Background: Studies of the relationship between vitamin D and physical functioning have had inconsistent results.
Methods: Physical functioning measures were collected for up to 2 years during a 2-stage, Bayesian, response-adaptive, randomized trial of 4 doses of vitamin D3 supplementation (200 [control], 1 000, 2 000, and 4 000 IU/day) to prevent falls. Two community-based research units enrolled adults aged ≥70 years, with elevated fall risk and serum 25-hydroxyvitamin D level of 10-29 ng/mL. The Pooled Higher Doses (PHD) group (≥1 000 IU/day, n = 349) was compared to the control group (n = 339) on changes in Short Physical Performance Battery (SPPB) score and its component tests, Timed Up-and-Go (TUG) test, 6-minute walk distance, and grip strength.

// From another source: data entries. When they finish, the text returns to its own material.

==> src/design/olt_pkg.sv <==
// Types and constants shared by the ordered list table unit.
// No dependencies; imported by the controller, datapath and top level.
`timescale 1ns / 1ps

package olt_pkg;

  localparam int unsigned KIND_W = 3;
  localparam int unsigned VAL_W  = 32;
  localparam int unsigned STAT_W = 2;
  localparam int unsigned CNT_W  = 7;
  localparam int unsigned OUT_W  = 16;  // found, position, length, zero pad

  // request kinds
  localparam logic [KIND_W-1:0] KIND_APPEND  = 3'd0;
  localparam logic [KIND_W-1:0] KIND_DELETE  = 3'd1;
  localparam logic [KIND_W-1:0] KIND_REVERSE = 3'd2;
  localparam logic [KIND_W-1:0] KIND_SEARCH  = 3'd3;
  localparam logic [KIND_W-1:0] KIND_COUNT   = 3'd4;

  typedef enum logic [STAT_W-1:0] {
    ST_OK        = 2'd0,
    ST_NOT_FOUND = 2'd1,
    ST_EMPTY     = 2'd2,
    ST_FULL      = 2'd3
  } status_e;

  typedef enum logic [1:0] {
    RD_PTR,
    RD_LO,
    RD_HI,
    RD_LO_NEXT
  } rd_sel_e;

  typedef enum logic [2:0] {
    WR_NONE,
    WR_APPEND,
    WR_SHIFT,
    WR_LO,
    WR_HI
  } wr_sel_e;

  typedef struct packed {
    logic    start;      // capture request, reset pointers
    logic    issue;      // advance the scan read pipeline
    rd_sel_e rd_sel;
    wr_sel_e wr_sel;
    logic    tmp_load;
    logic    len_inc;
    logic    len_dec;
    logic    rev_step;
    logic    res_load;
    status_e res_status;
    logic    res_found;
    logic    out_load;
  } olt_cmd_t;

  typedef struct packed {
    logic hit;       // returned entry equals the operand
    logic drained;   // scan has passed the tail with nothing in flight
    logic full;
    logic empty;
    logic multi;     // more than one entry
    logic rev_more;  // another swap pair remains
  } olt_sts_t;

endpackage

Results: The trial enrolled 688 participants. Mean age was 77.2 years, 56.4% were male, 79.7% White, and 18.2% Black. While the PHD and control groups both lost function over time on most outcomes, the 2 groups did not show differential change overall on any outcome. Incidence of transitioning to poor functioning on gait speed, SPPB score, or TUG test did not differ by dose group.
Conclusion: In older persons with low serum 25-hydroxyvitamin D level and elevated fall risk, high-dose vitamin D supplementation, ≥1 000 IU/day, did not improve measures of physical function compared to 200 IU/day.
Clinical trial registration: NCT02166333.
Keywords: Physical functioning; Randomized controlled trial; Vitamin D.